Product strategy: understanding chain-link logic
This work-in-progress post is part of a set on the topic of mission, vision, and strategy.
“A system has chain-link logic,” says Richard Rumelt in Good Strategy, Bad Strategy, “when its performance is limited by its weakest subunit, or link.” Rumelt’s example: the space shuttle Challenger‘s performance was limited by the rubber o-rings that sealed the joints between sections of its fuel tank. When the o-rings failed, the rocket exploded. Improvements to other parts of the system, such as the boosters or avionics, wouldn’t have made much difference unless the o-ring problem was fixed.
Other examples of systems whose performance is limited to that of their weakest link:
- An assembly line can move no faster than the slowest step on the assembly line
- A project can be completed in no less time than it takes to complete the “long pole”

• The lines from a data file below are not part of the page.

--- src/rtl/btn_debounce_multi.sv ---
// rtl/btn_debounce_multi.sv - N-channel button debouncer with edge, long-press and auto-repeat pulses
module btn_debounce_multi #(
  parameter int N_BTN        = 5,
  parameter int TICK_DIV     = 1000,
  parameter int DEPTH        = 8,
  parameter int LONG_TICKS   = 50000,
  parameter int REPEAT_TICKS = 10000,
  parameter int REPEAT_EN    = 1
) (
  input  logic             clk,
  input  logic             rst_n,
  input  logic [N_BTN-1:0] i_btn,
  output logic [N_BTN-1:0] o_level,
  output logic [N_BTN-1:0] o_rise,
  output logic [N_BTN-1:0] o_fall,
  output logic [N_BTN-1:0] o_long,
  output logic [N_BTN-1:0] o_repeat
);

  localparam int TW = $clog2(TICK_DIV);
  localparam int HW = $clog2(LONG_TICKS + 1);
  localparam int RW = $clog2(REPEAT_TICKS + 1);
  localparam logic [TW-1:0] TICK_LAST = TW'(TICK_DIV - 1);
  localparam logic [HW-1:0] HOLD_MAX  = HW'(LONG_TICKS);
  localparam logic [HW-1:0] HOLD_PRE  = HW'(LONG_TICKS - 1);
  localparam logic [RW-1:0] REP_PRE   = RW'(REPEAT_TICKS - 1);

  logic [TW-1:0]    tick_cnt;
  logic             tick;
  logic [N_BTN-1:0] sync_meta;
  logic [N_BTN-1:0] sync;
  logic [DEPTH-1:0] shift_q [N_BTN];
  logic [DEPTH-1:0] shift_d [N_BTN];
  logic [HW-1:0]    hold_q  [N_BTN];
  logic [RW-1:0]    rep_q   [N_BTN];
  logic [N_BTN-1:0] rep_act;
  logic [N_BTN-1:0] level_d;
  logic [N_BTN-1:0] rise_d;
  logic [N_BTN-1:0] fall_d;
  logic [N_BTN-1:0] long_d;
  logic [N_BTN-1:0] rep_d;

  assign tick = (tick_cnt == TICK_LAST);

  // Level is judged on the post-shift value so it moves in the same edge as the sample.
  always_comb begin
    level_d = '0;
    rise_d  = '0;
    fall_d  = '0;
    long_d  = '0;
    rep_d   = '0;
    for (int i = 0; i < N_BTN; i++) begin
      shift_d[i] = shift_q[i];
      if (tick) begin
        shift_d[i] = {sync[i], shift_q[i][DEPTH-1:1]};
      end
      if (&shift_d[i]) begin
        level_d[i] = 1'b1;
      end else if (~|shift_d[i]) begin
        level_d[i] = 1'b0;
      end else begin
        level_d[i] = o_level[i];
      end
      rise_d[i] = level_d[i] & ~o_level[i];
      fall_d[i] = ~level_d[i] & o_level[i];
      long_d[i] = o_level[i] & level_d[i] & tick & (hold_q[i] == HOLD_PRE);
      rep_d[i]  = rep_act[i] & level_d[i] & tick & (rep_q[i] == REP_PRE);
    end
  end

  always_ff @(posedge clk or negedge rst_n) begin
    if (!rst_n) begin
      tick_cnt  <= '0;
      sync_meta <= '0;
      sync      <= '0;
      rep_act   <= '0;
      o_level   <= '0;
      o_rise    <= '0;
      o_fall    <= '0;
      o_long    <= '0;
      o_repeat  <= '0;
      for (int i = 0; i < N_BTN; i++) begin
        shift_q[i] <= '0;
        hold_q[i]  <= '0;
        rep_q[i]   <= '0;
      end
    end else begin
      tick_cnt  <= tick ? '0 : tick_cnt + TW'(1);
      sync_meta <= i_btn;
      sync      <= sync_meta;
      o_level   <= level_d;
      o_rise    <= rise_d;
      o_fall    <= fall_d;
      o_long    <= long_d;
      o_repeat  <= (REPEAT_EN != 0) ? (rise_d | long_d | rep_d) : '0;
      for (int i = 0; i < N_BTN; i++) begin
        shift_q[i] <= shift_d[i];
        // Releasing drops hold and repeat state in the same edge as the fall pulse.
        if (!level_d[i]) begin
          hold_q[i]  <= '0;
          rep_q[i]   <= '0;
          rep_act[i] <= 1'b0;
        end else begin
          if (o_level[i] && tick && (hold_q[i] != HOLD_MAX)) begin
            hold_q[i] <= hold_q[i] + HW'(1);
          end
          if (long_d[i]) begin
            rep_act[i] <= 1'b1;
            rep_q[i]   <= '0;
          end else if (rep_act[i] && tick) begin
            rep_q[i] <= rep_d[i] ? '0 : rep_q[i] + RW'(1);
          end
        end
      end
    end
  end

endmodule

- A literal chain is only as strong as its literal weakest link
Not all systems have their performance limited to that of their weakest link. Some systems have performance limited to that of the strongest component. An example would be humanity’s current effort to develop a vaccine for the virus behind Covid-19 — only one lab need accomplish the goal.
And some systems have performance limited by the combined contributions of many components. For example, consider the cables suspending the Golden Gate Bridge:
There are many cables. The amount of weight that the cables can suspend (assuming the towers don’t fail) is limited by the combined performance of all the cables.
Examples of strongest-contributor systems:
In chain-link systems, the way to improve performance is to identify the weakest link and to improve its performance or to reduce reliance on it. This is straightforward.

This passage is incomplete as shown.